University of Massachusetts Lowell MBA
旅行会社、厚労省の外郭団体での勤務を経て、英語通訳者として稼動開始。金融、IT、製薬の3分野で社内通翻訳者として勤務後、現在は経営戦略、国際会計基準、財務関連を中心に様々な分野で通訳者として活躍中。

第1回:はじめまして

このたび本コラムを担当させていただくことになりました。峰尾香里と申します。通訳学校時代の生徒としての学習体験、社内通翻訳者、また主催者と通訳者との橋渡し役としての体験、フリーランス通訳者そして講師としての経験から、通訳者を目指す方に少しでも参考にしていただけるお話ができればと願っています。どうぞよろしくお願いいたします。

◆Winding road
英語との本格的な出会いは、高校卒業後に入学したある英語の専門学校でした。ここでの1年間はまさに英語漬けの日々。ほぼ全員が米国人の講師で、文法やリーデイングに加え、聖書の時間、英語での作詞、と今思えば英語圏の文化を含めて英語習得には理想的な環境でした。が、高校3年の秋になっても進路を決めかねていた私に業を煮やした英語教師の担任に、半ば押し込まれた(?)私は、ただただついていくのに必死でした。そして秋になりクラスメートが就職活動をスタートするころ、なぜか大学への進学、それも英語とは全く無縁の学部への進学を考え始めたのです。

◆社会人としてのスタート
大学入学後は経済学部のゼミで国際金融論を専攻。同級生は、銀行、証券など、学習したことを活かすべく、主に金融分野へと進んでいきました。英語とは全く違った知識を身につけることが将来強みになると信じて4年間勉強してきたわけですが、ここでも異端児ぶりを発揮。サービス業の最前線ともいえる旅行会社への就職を決めました。大学生活を振り返ってみると、自分に欠けていたのはコミュニュケーション能力だと気づいたからです。この選択はフリーランス通訳者として一期一会のお仕事をさせていただいている今、正しい選択だったと実感しています。

◆いよいよ通訳学校の門をくぐる
旅行会社での勤務は長く続けたかったのですが、海外出張や連日の残業から主婦業との両立は難しいと判断。残業のない職場への転職を決めました。仕事と主婦業を続けながらも数年経った頃、「これでいいのか!?」との疑問がふつふつと湧き始めていました。そんなとき、専門学校の恩師から、「アジア地域環境会議でのボランティア通訳をしてみないか。」とのお誘いを受けたのです。事前に8回の勉強会があるので大丈夫とのこと。己の実力も考えずに、二つ返事で引き受けてしまいました。担当は分科会でのフィリピン代表のスピーチの英日逐次訳と質疑応答でしたが、何しろ生まれて初めての通訳。

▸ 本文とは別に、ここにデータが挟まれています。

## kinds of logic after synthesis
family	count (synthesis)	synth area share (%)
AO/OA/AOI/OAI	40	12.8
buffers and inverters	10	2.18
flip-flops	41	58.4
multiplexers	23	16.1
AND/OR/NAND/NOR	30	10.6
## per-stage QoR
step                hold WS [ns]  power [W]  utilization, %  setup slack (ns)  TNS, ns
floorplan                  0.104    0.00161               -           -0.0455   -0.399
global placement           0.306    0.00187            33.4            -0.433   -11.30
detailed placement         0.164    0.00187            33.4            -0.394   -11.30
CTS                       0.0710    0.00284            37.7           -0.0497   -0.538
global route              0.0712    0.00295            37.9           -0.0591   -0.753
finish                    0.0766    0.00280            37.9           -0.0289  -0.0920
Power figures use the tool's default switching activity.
File: src/logic/fdc_cmd_pkg.sv
`default_nettype none

// command decode, sequencer states and workhorse protocol codes
package fdc_cmd_pkg;

	// upper command nibble
	// odd step codes also update the track register
	typedef enum logic [3:0] {
		op_restore       = 4'h0,
		op_seek          = 4'h1,
		op_step          = 4'h2,
		op_step_upd      = 4'h3,
		op_step_in       = 4'h4,
		op_step_in_upd   = 4'h5,
		op_step_out      = 4'h6,
		op_step_out_upd  = 4'h7,
		op_read_sector   = 4'h8,
		op_read_sector_m = 4'h9
	} cmd_op_t;

	// sequencer FSM
	typedef enum logic [2:0] {
		idle, wait_cpu, wait_cpuread, fetch, drq_wait, end_cmd, end_ack
	} seq_state_t;

	// --------------------
	// requests to the workhorse
	localparam logic [7:0] req_read = 8'h10;
	localparam logic [7:0] req_nop  = 8'h40;
	localparam logic [7:0] req_ack  = 8'h80;

	// end codes, low nibble of the ack request
	localparam logic [3:0] end_read_done  = 4'd1;
	localparam logic [3:0] end_read_fail  = 4'd3;
	localparam logic [3:0] end_type1_done = 4'd6;

endpackage

`default_nettype wire

File: src/logic/fdc_reg_pkg.sv
`default_nettype none

// host side register map and status layout
package fdc_reg_pkg;

	// --------------------
	// bus widths
	localparam int byte_w = 8;
	localparam int reg_addr_w = 3;

	// one host data byte
	typedef logic [byte_w-1:0] byte_t;

	// host register addresses
	typedef enum logic [reg_addr_w-1:0] {
		addr_cmd_status = 3'd0,
		addr_track      = 3'd1,
		addr_sector     = 3'd2,
		addr_data       = 3'd3
	} reg_addr_t;

	// --------------------
	// status bit positions
	// index/drq and track0/lost data share a slot, chosen by cmd_mode
	localparam int stat_busy        = 0;
	localparam int stat_index_drq   = 1;
	localparam int stat_track0_lost = 2;
	localparam int stat_crc         = 3;
	localparam int stat_seek        = 4;
	localparam int stat_head        = 5;
	// bit 6 is write protect, never set
	localparam int stat_not_ready   = 7;

endpackage

`default_nettype wire

File: src/logic/fdc_sequencer.sv
`timescale 1ns/1ps
`default_nettype none

module fdc_sequencer #(
	parameter int SECTOR_SIZE = 1024,
	localparam int buf_addr_w = $clog2(SECTOR_SIZE)
) (
	input  wire                     clk,
	input  wire                     cock,
	// command channel
	input  wire                     cmd_valid,
	input  wire fdc_reg_pkg::byte_t cmd_byte,
	output logic                    cmd_ready,
	// data register
	input  wire fdc_reg_pkg::byte_t data_reg,
	input  wire                     data_taken,
	// sector buffer
	output logic                    buf_byte_valid,
	output fdc_reg_pkg::byte_t      buf_byte,
	output logic [buf_addr_w-1:0]   buf_rd_addr,
	input  wire fdc_reg_pkg::byte_t buf_rd_data,
	// track register update
	output logic                    track_load,
	output fdc_reg_pkg::byte_t      track_value,
	// status
	output logic                    busy,
	output logic                    drq,
	output logic                    head_loaded,
	output logic                    seek_err,
	output logic                    crc_err,
	output logic                    index,
	output logic                    cmd_mode,
	output fdc_reg_pkg::byte_t      head_pos,
	output logic                    irq,
	// workhorse
	output fdc_reg_pkg::byte_t      cpu_request,
	input  wire fdc_reg_pkg::byte_t cpu_status
);
	import fdc_reg_pkg::*;
	import fdc_cmd_pkg::*;

	seq_state_t           state;
	cmd_op_t              op;
	logic                 step_dir;
	logic                 step_dir_now;
	byte_t                head_next;
	logic [buf_addr_w:0]  byte_cnt;
	logic                 ram_ready;
	logic [3:0]           end_code;
	logic                 read_ok;
	logic                 read_fail;

	assign op = cmd_op_t'(cmd_byte[7:4]);
	assign cmd_ready = (state == idle);

	// explicit direction overrides the stored one, 0 is inward
	assign step_dir_now = cmd_byte[6] ? cmd_byte[5] : step_dir;
	assign head_next = step_dir_now ? head_pos - 8'd1 : head_pos + 8'd1;

	// workhorse verdict on a read
	assign read_fail = cpu_status[3] || (cpu_status[1:0] == 2'b01);
	assign read_ok = (cpu_status[1:0] == 2'b11);

	// byte goes to the data register on the second fetch cycle
	assign buf_byte_valid = (state == fetch) && ram_ready;
	assign buf_byte = buf_rd_data;

	always_ff @(posedge clk or posedge cock) begin
		if (cock) begin
			state       <= idle;
			head_pos    <= 8'hff;
			step_dir    <= 1'b0;
			byte_cnt    <= '0;
			buf_rd_addr <= '0;
			ram_ready   <= 1'b0;
			end_code    <= '0;
			track_load  <= 1'b0;
			track_value <= '0;
			busy        <= 1'b0;
			drq         <= 1'b0;
			head_loaded <= 1'b0;
			seek_err    <= 1'b0;
			crc_err     <= 1'b0;
			index       <= 1'b0;
			cmd_mode    <= 1'b0;
			irq         <= 1'b0;
			cpu_request <= req_ack;
		end else begin
			track_load <= 1'b0;
			case (state)
				// --------------------
				// command accept
				idle: begin
					if (cmd_valid) begin
						cmd_mode <= cmd_byte[7];
						irq      <= 1'b0;
						index    <= 1'b0;
						seek_err <= 1'b0;
						crc_err  <= 1'b0;
						end_code <= end_type1_done;
						case (op)
							op_restore, op_seek, op_step, op_step_upd, op_step_in,
							op_step_in_upd, op_step_out, op_step_out_upd: begin
								busy        <= 1'b1;
								index       <= 1'b1;
								head_loaded <= cmd_byte[3];
								cpu_request <= req_nop | {4'h0, cmd_byte[7:4]};
								state       <= wait_cpu;
								if (op == op_restore) begin
									head_pos    <= '0;
									track_load  <= 1'b1;
									track_value <= '0;
								end else if (op == op_seek) begin
									head_pos <= data_reg;
								end else begin
									// remember direction for plain step
									if (cmd_byte[6])
										step_dir <= cmd_byte[5];
									head_pos <= head_next;
									if (cmd_byte[4]) begin
										track_load  <= 1'b1;
										track_value <= head_next;
									end
								end
							end
							op_read_sector, op_read_sector_m: begin
								busy        <= 1'b1;
								head_loaded <= 1'b1;
								byte_cnt    <= (buf_addr_w + 1)'(SECTOR_SIZE);
								buf_rd_addr <= '0;
								cpu_request <= req_read;
								state       <= wait_cpuread;
							end
							// unsupported, stay idle
							default: busy <= 1'b0;
						endcase
					end
				end
				// type I, wait for done
				wait_cpu: begin
					if (cpu_status[0])
						state <= end_cmd;
				end
				// read, wait for image access
				wait_cpuread: begin
					if (read_fail) begin
						seek_err <= 1'b1;
						crc_err  <= cpu_status[2];
						end_code <= end_read_fail;
						state    <= end_cmd;
					end else if (read_ok) begin
						ram_ready <= 1'b0;
						state     <= fetch;
					end
				end
				// --------------------
				// buffer to host
				fetch: begin
					if (!ram_ready) begin
						// ram read in flight
						ram_ready <= 1'b1;
					end else begin
						ram_ready <= 1'b0;
						drq       <= 1'b1;
						state     <= drq_wait;
					end
				end
				// hold byte until the host reads it
				drq_wait: begin
					if (data_taken && drq) begin
						drq <= 1'b0;
						if (byte_cnt == 1) begin
							end_code <= end_read_done;
							state    <= end_cmd;
						end else begin
							byte_cnt    <= byte_cnt - 1'b1;
							buf_rd_addr <= buf_rd_addr + 1'b1;
							state       <= fetch;
						end
					end
				end
				// --------------------
				// end exchange
				end_cmd: begin
					irq         <= 1'b1;
					busy        <= 1'b0;
					cpu_request <= {req_ack[7:4], end_code};
					state       <= end_ack;
				end
				end_ack: begin
					// workhorse clears status to acknowledge
					if (cpu_status == 8'h00) begin
						cpu_request <= '0;
						state       <= idle;
					end
				end
				default: state <= idle;
			endcase
		end
	end

	a_drq_state: assert property (@(posedge clk) disable iff (cock)
		drq |-> (state == drq_wait))
		else $error("drq high outside drq_wait");

	a_irq_busy: assert property (@(posedge clk) disable iff (cock)
		$rose(irq) |-> !busy)
		else $error("irq rose while busy");

endmodule

`default_nettype wire

File: config.mk
export PLATFORM = sky130hd
export DESIGN_NAME = fdc_sequencer
export DESIGN_NICKNAME = d
export VERILOG_FILES = /design/src/logic/fdc_cmd_pkg.sv /design/src/logic/fdc_reg_pkg.sv /design/src/logic/fdc_sequencer.sv
export SDC_FILE = /design/constraint.sdc
export NUM_CORES = 1
export LEC_CHECK = 0
export BUFFER_PORTS_ARGS = -buffer_cell sky130_fd_sc_hd__buf_2
export CORE_MARGIN = 8
export CORE_UTILIZATION = 40
export CTS_CLUSTER_SIZE = 12
export DETAILED_ROUTE_END_ITERATION = 8
export GPL_TIMING_DRIVEN = 0
export PLACE_DENSITY = 0.62
export SETUP_SLACK_MARGIN = 0.15
export SYNTH_ARGS = -nofsm -noshare
export SYNTH_HDL_FRONTEND = slang
export SYNTH_SLANG_ARGS = --single-unit
File: constraint.sdc
create_clock -name clk -period 2.93 [get_ports clk]
set_clock_uncertainty 0.15 [all_clocks]
set_input_delay 0.586 -clock clk [delete_from_list [all_inputs] [get_ports clk]]
set_output_delay 0.586 -clock clk [all_outputs]
set_load 0.02 [all_outputs]
==> out/qor.yml, run 1 <==
sta:
  finalSetupViolCount: 0
  fin_ws_ps: 323
  max_slew_margin_pct: 46.9
  grt_setup_unrepaired: "no"
  period_needed_ps: 2610
  timing.fmax_ghz: 0.384
  period_share_pct: 89.0
  hold_ws_ps: 187
  tightest_slew_ps: 795
  fin_setup_tns_ps: 0
  slew_violations: 0
  finalHoldViolCount: 0
synthesis:
  avgSynthCellArea_sq_um: 9.41
  seq_area_frac_synth_pct: 44.1
  ys_ff_latch: 61
  synth_nets: 417
  synthXorXnorAreaFrac_pct: 3.26
  synth_cells: 371
  netlist_area_sq_um: 3490
  async_flop_share_pct: 100
  synth-simple-area-share_pct: 19.5
  yosysWarnings: 0
  synth.mux.area_fraction_pct: 3.05
  synth_top_family_by_area: "compound AO/OA/AOI/OAI gates"
  netlist-cell-type-count: 61
  synthFlopType: "dfrtp_1"
  synthAdderAreaFrac_pct: 3.80
  synth-compound-area-share_pct: 20.6
  synth_edf_count: 0
placement:
  hpwl_mm: 6.57
  gp_congestion: 0.846
  dp_slack_ps: -51.1
  portBuffers: 76
routing:
  wl_mm: 8.81
  first_iter_violations: 86
  vias_per_cell: 5.34
  vias: 3053
  first_pass_iters: 4
  wl_per_cell_um: 15.4
  drc: 0
  ant_nets: 0
setup_path:
  critPathArrivalTime_ps: 2680
  required_ps: 3000
  reg2reg_from: "step_dir"
  r2r-end: "track_value[7]"
  criticalPathCategory: "in2reg"
  reg2reg_slack_ps: 410
  crit_start: "cmd_byte[6]"
  worstSetupStartpointType: "input port"
  endpoint_kind: "register"
  r2r_cells: 8
  worstPathMaxFanout: 7
cts:
  h-tree-depth: 3
  cts_tree: "yes"
  insertion_delay_ps: 350
  ctsHoldBuffers: 0
  clockRootBuffer: "clkbuf_8"
  cts.clk_slew.worst_paths_ps: 80
  cts.sinks: 61
  clockBufferDepth: 2
  numCtsBuffers: 9
floorplan:
  fp.dieArea_sq_um: 12000
  die_w_um: 109
  die_y_um: 109
  initial_core_util_pct: 40.6
  core_area_sq_um: 8590
  io_pins: 89
  rows: 34
final_layout:
  synthToLayoutAreaGrowth_pct: 21.8
  fill_cells: 838
  antennaDiodeCount: 0
  layout_commonest_cell: "buf_2"
  nNetsFinal: 505
  mostFrequentLayoutCells: "buf_2 (76), dfrtp_1 (52), nand2_1 (35)"
  drive_gt1_share_pct: 27.4
  multiInputGateArea_sq_um: 1760
  final-seq-area_sq_um: 1540
power_and_ir_drop:
  power.leakage_nw: 1.96
  peakVddDrop_v: 0.000401
  powerDensity_nw_per_um2: 1070
grt:
  grt_overflow_total: 0
  track_usage_pct: 14.9
  grt_max_degree: 32
  grt_antenna_before_repair: 0
  grt_pass1_wl_mm: 14.2
  grt_pass1_vias: 2889
flow_run:
  drv_cap: 0
status:
  status: "complete, no violations"
min_path:
  hp-class: "in2async"
cells in the mapped netlist, drive strengths merged, types with 8 or more instances:
master	n	share of area (%)
buf	12	2.9
clkbuf	13	1.4
nor2	28	3.0
nand4	9	2.0
dfstp	9	6.8
ha	9	3.2
nand2	35	3.8
xor2	8	2.0
and3	8	1.4
inv	12	1.3
o21ai	29	4.2
dfrtp	52	37
a21oi	34	5.3
a22o	10	2.5
state kept, by name, summed over array words and instances, names as in the netlist, 3 cells and up:
register	flops
byte_cnt	11
buf_rd_addr	10
head_pos	8
track_value	8
cpu_request	7
end_code	3
state	3
final cells by class:
cell class | instances | share of cell area [%]
multi-input cells | 273 | 41.3
flip-flops and latches | 61 | 36.2
repair buffers | 77 | 9.42
clock buffers | 12 | 3.65
plain buffers | 25 | 3.56
well taps | 108 | 3.18
clock inverters | 4 | 1.65
inverters | 12 | 1.06
per-layer routing:
layer | track usage [%] | vias up | part of all wire, %
li1 | - | 1525 | -
met5 | 0 | - | 0
met1 | 19.9 | 1447 | 47
met4 | 6.94 | 0 | 1.7
met2 | 23.0 | 68 | 46
met3 | 2.52 | 13 | 4.8
worst max-delay path, cell delays in order:
cell,delay (ps)
buf_2,140
mux2i_1,330
inv_2,150
ha_1,310
a211oi_1,290
nor2_1,120
a41oi_1,250
xnor2_1,160
a221o_1,340
kinds of logic (layout without fill, tap and decap cells):
kind of cell,Yosys count,in the layout
xor gates and xnor gates,13,13
adders and majority gates,10,10
and+or+nand+nor,129,129
muxes,10,10
other,1,1
AOI/OAI and AO/OA,110,110
DFF,61,61
buffers and inverters,37,130
through the flow:
| step | cells | utilization [%] | power (mW) | instance area, sq um |
|---|---|---|---|---|
| floorplan | 371 | - | 3.08 | 3490 |
| global placement | 555 | 46.6 | 3.67 | 4010 |
| detailed placement | 556 | 46.9 | 3.70 | 4030 |
| CTS | 572 | 49.5 | 4.57 | 4250 |
| global route | 572 | 49.5 | 4.88 | 4250 |
| finish | 572 | 49.5 | 4.54 | 4250 |
what timing repair did:
| action | CTS | global route |
|---|---|---|
| setup buffers | 0 | 0 |
| resized for setup | 0 | 1 |
| endpoints found under the setup margin | 0 | 1 |
report_power, final:
group          leakage (nW)  total, mW  internal [mW]  switching [mW]
clock                 0.116      0.863          0.523           0.340
combinational          1.10       2.16          0.875            1.29
sequential            0.741       1.52           1.22           0.302
worst max path at each step:
stage	endpoint
2_1_floorplan	track_value[7]
3_3_place_gp	cpu_request[3]
3_5_place_dp	track_value[7]
4_1_cts	track_value[7]
5_1_grt	track_value[7]
6_report	track_value[7]
No activity file was read; power rests on OpenSTA's default activity.
==> run 2: changes to the inputs <==
--- a/config.mk
+++ b/config.mk
@@ -8,6 +8,7 @@
 export BUFFER_PORTS_ARGS = -buffer_cell sky130_fd_sc_hd__buf_2
 export CORE_MARGIN = 8
 export CORE_UTILIZATION = 40
+export CTS_BUF_LIST = sky130_fd_sc_hd__clkbuf_8
 export CTS_CLUSTER_SIZE = 12
 export DETAILED_ROUTE_END_ITERATION = 8
 export GPL_TIMING_DRIVEN = 0
==> out/qor.yml, run 2 (same netlist as run 1, synthesis figures left out) <==
floorplan:
  die_y_um: 109  # unchanged
  io_pins: 89  # unchanged
  initial_core_util_pct: 40.6  # unchanged
  fp.dieArea_sq_um: 12000  # unchanged
  die_w_um: 109  # unchanged
  rows: 34  # unchanged
  core_area_sq_um: 8590  # unchanged
setup_path:
  endpoint_kind: "register"
  worstSetupStartpointType: "input port"
  reg2reg_slack_ps: 410  # about the same
  criticalPathCategory: "in2reg"
  crit_path_end: "track_value[7]"
  critPathArrivalTime_ps: 2680  # about the same
  worstPathMaxFanout: 7  # unchanged
  r2r-end: "track_value[7]"
  reg2reg_from: "step_dir"
  crit_start: "cmd_byte[6]"
  required_ps: 3000  # about the same
  r2r_cells: 8  # unchanged
sta:
  grt_setup_unrepaired: "no"
  max_slew_margin_pct: 46.9  # about the same
  period_needed_ps: 2610  # +0.516 ps
  timing.fmax_ghz: 0.383  # about the same
  tightest_slew_ps: 795  # +0.341 ps
  finalHoldViolCount: 0  # unchanged
  fin_ws_ps: 322  # -0.516 ps
  finalSetupViolCount: 0  # unchanged
  slew_violations: 0  # unchanged
  period_share_pct: 89.0  # about the same
cts:
  clockRootBuffer: "clkbuf_8"
  cts_tree: "yes"
  cts.sinks: 61  # unchanged
  cts_setup_buffers: 0  # unchanged
  cts.clk_slew.worst_paths_ps: 80  # about the same
  h-tree-depth: 3  # unchanged
  clockBufferDepth: 2  # unchanged
  insertion_delay_ps: 350  # about the same
  numCtsBuffers: 9  # unchanged
routing:
  wl_per_cell_um: 15.4  # about the same
  vias: 3057  # +0.13%
  first_iter_violations: 87  # +1.2%
  first_pass_iters: 4  # unchanged
  ant_nets: 0  # unchanged
  wl_mm: 8.80  # about the same
  drc: 0  # unchanged
  vias_per_cell: 5.34  # +0.13%
placement:
  post_dp_cell_area_sq_um: 4030  # unchanged
  dp_slack_ps: -51.1  # unchanged
  portBuffers: 76  # unchanged
  gp_congestion: 0.846  # unchanged
  hpwl_mm: 6.57  # unchanged
power_and_ir_drop:
  finalPower_mw: 4.54  # about the same
  power.leakage_nw: 1.97  # +0.21%
  peakVddDrop_v: 0.000402  # +0.25%
  powerDensity_nw_per_um2: 1070  # about the same
final_layout:
  largest_reg_flops: 11  # unchanged
  layout_commonest_cell: "buf_2"
  reg.largest.list: "byte_cnt x11, buf_rd_addr x10"
  mostFrequentLayoutCells: "buf_2 (76), dfrtp_1 (52), nand2_1 (35)"
  antennaDiodeCount: 0  # unchanged
  drive_gt1_share_pct: 27.4  # unchanged
  synthToLayoutAreaGrowth_pct: 21.8  # unchanged
  nNetsFinal: 505  # unchanged
  multiInputGateArea_sq_um: 1760  # unchanged
  final-seq-area_sq_um: 1540  # unchanged
  fill_cells: 838  # unchanged
  fin_area_sq_um: 4250  # unchanged
  top_register: "byte_cnt"
grt:
  track_usage_pct: 14.9  # unchanged
  grt_pass1_vias: 2889  # unchanged
  grt_pass1_wl_mm: 14.2  # unchanged
  grt_antenna_before_repair: 0  # unchanged
  grt_overflow_total: 0  # unchanged
  grt_max_degree: 32  # unchanged
flow_run:
  drv_cap: 0  # unchanged
status:
  status: "complete, no violations"
min_path:
  hp-class: "in2async"
==> run 2: changes by cell type in the layout (fill, tap and decap cells not counted), sizes merged <==
cell,delta
clkbuf,-1
inv,+1
==> run 2: metal layers <==
layer	GRT usage, %	vias up	share of wire [%]
met5	0	-	0
met4	6.94	0	1.7
met3	2.52	13	4.8
met2	23.0	75	47
met1	19.9	1446	47
li1	-	1523	-
==> run 2: final cells by class <==
class	count	share of cell area, %
clock buffer	11	3.56
clock inverter	5	1.74
inverter	12	1.06
timing repair buffer	77	9.42
sequential	61	36.2
multi-input combinational	273	41.3
buffer	25	3.56
tap	108	3.18
==> run 2: metrics by stage <==
stage | setup TNS (ps) | utilization (%) | hold slack [ps] | std cells
finish | 0 | 49.5 | 185 | 572
global route | 0 | 49.5 | 249 | 572
CTS | 0 | 49.5 | 205 | 572
detailed placement | -51.1 | 46.9 | 311 | 556
global placement | -9490 | 46.6 | 307 | 555
floorplan | 0 | - | 329 | 371
==> run 2: worst min-delay path by stage <==
stage	to	slack (ps)	depth (start not counted)
5_1_grt	track_value[1]	250	2
4_1_cts	track_value[1]	200	2
2_1_floorplan	step_dir	330	1
3_5_place_dp	irq	310	1
3_3_place_gp	irq	310	1
6_report	track_value[1]	180	2
==> run 2: report_power, final <==
group / switching, mW / leakage [nW] / internal (mW)
clock network: 0.340 / 0.121 / 0.520
registers: 0.301 / 0.741 / 1.22
logic: 1.29 / 1.10 / 0.875
total: 1.93 / 1.97 / 2.61
==> run 2: critical path, cell delays in order <==
cell and delay [ps]:
buf_2 140, mux2i_1 330, inv_2 150, ha_1 310, a211oi_1 290, nor2_1 120, a41oi_1 250, xnor2_1 160
a221o_1 340
==> run 2: timing repair <==
item / CTS / global route
endpoints found under the setup margin: 0 / 1
hold buffers: 0 / 0
gates resized for setup: 0 / 1
**config.mk**
```make
export PLATFORM = sky130hd
export DESIGN_NAME = adc_monitor_shell
export DESIGN_NICKNAME = d
export VERILOG_FILES = /design/src/logic/adc_pkg.sv /design/src/logic/readout_pkg.sv /design/src/logic/adc_minmax.sv /design/src/logic/level_monitor.sv /design/src/logic/slow_readout.sv /design/src/logic/adc_monitor_shell.sv
export SDC_FILE = /design/constraint.sdc
export NUM_CORES = 1
export LEC_CHECK = 0
export BUFFER_PORTS_ARGS = -buffer_cell sky130_fd_sc_hd__clkbuf_2
export CORE_MARGIN = 2
export CORE_UTILIZATION = 45
export DETAILED_ROUTE_END_ITERATION = 16
export GPL_TIMING_DRIVEN = 0
export SLEW_MARGIN = 25
export SYNTH_ARGS = -nofsm -noshare
export SYNTH_HDL_FRONTEND = slang
export SYNTH_SLANG_ARGS = --single-unit
```
**constraint.sdc**
```tcl
create_clock -name clk -period 3.8 [get_ports clk]
set_clock_uncertainty 0.1 [all_clocks]
set_input_delay 0.19 -clock clk [delete_from_list [all_inputs] [get_ports clk]]
set_output_delay 0.19 -clock clk [all_outputs]
set_load 0.02 [all_outputs]
```
**config.mk**
```make
export PLATFORM = sky130hd
export DESIGN_NAME = src_streamer_top
export DESIGN_NICKNAME = d
export VERILOG_FILES = /design/src/src_stream_pkg.sv /design/src/src_fifo.sv /design/src/src_pattern_gen.sv /design/src/src_bias_skip.sv /design/src/src_mem_issue.sv /design/src/src_realign.sv /design/src/src_ctrl_fsm.sv /design/src/src_streamer_top.sv
export SDC_FILE = /design/constraint.sdc
export NUM_CORES = 1
export LEC_CHECK = 0
export BUFFER_PORTS_ARGS = -buffer_cell sky130_fd_sc_hd__buf_2
export CORE_MARGIN = 3
export CORE_UTILIZATION = 59
export CTS_CLUSTER_SIZE = 28
export DETAILED_ROUTE_END_ITERATION = 6
export PLACE_DENSITY = 0.83
export SLEW_MARGIN = 20
export SYNTH_ARGS = -nofsm -noshare
export SYNTH_HDL_FRONTEND = slang
export SYNTH_HIERARCHICAL = 1
export SYNTH_SLANG_ARGS = --single-unit
```
**constraint.sdc**
```tcl
create_clock -name clk_i -period 6.2 [get_ports clk_i]
set_clock_uncertainty 0.2 [all_clocks]
set_input_delay 0.62 -clock clk_i [delete_from_list [all_inputs] [get_ports clk_i]]
set_output_delay 0.62 -clock clk_i [all_outputs]
set_load 0.05 [all_outputs]
```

頭は真っ白、日本語もしどろもどろで、深く考えもせずに引き受けてしまった自分を心から呪いました。そんな惨憺たる通訳デビューではありましたが、後日届いた主催者からの心温まるお礼状に感激。次はいつくるかもわからない通訳のチャンスに向けて「これではいかん!!」と、英語を一から勉強しなおすことを決意。またまた実力も考えずに、こともあろうに通訳学校への入学を決めたのです。今は講師としてもお世話になっている通訳学校での学習体験については、次回第2回でお話したいと思います。お読みいただいてありがとうございました。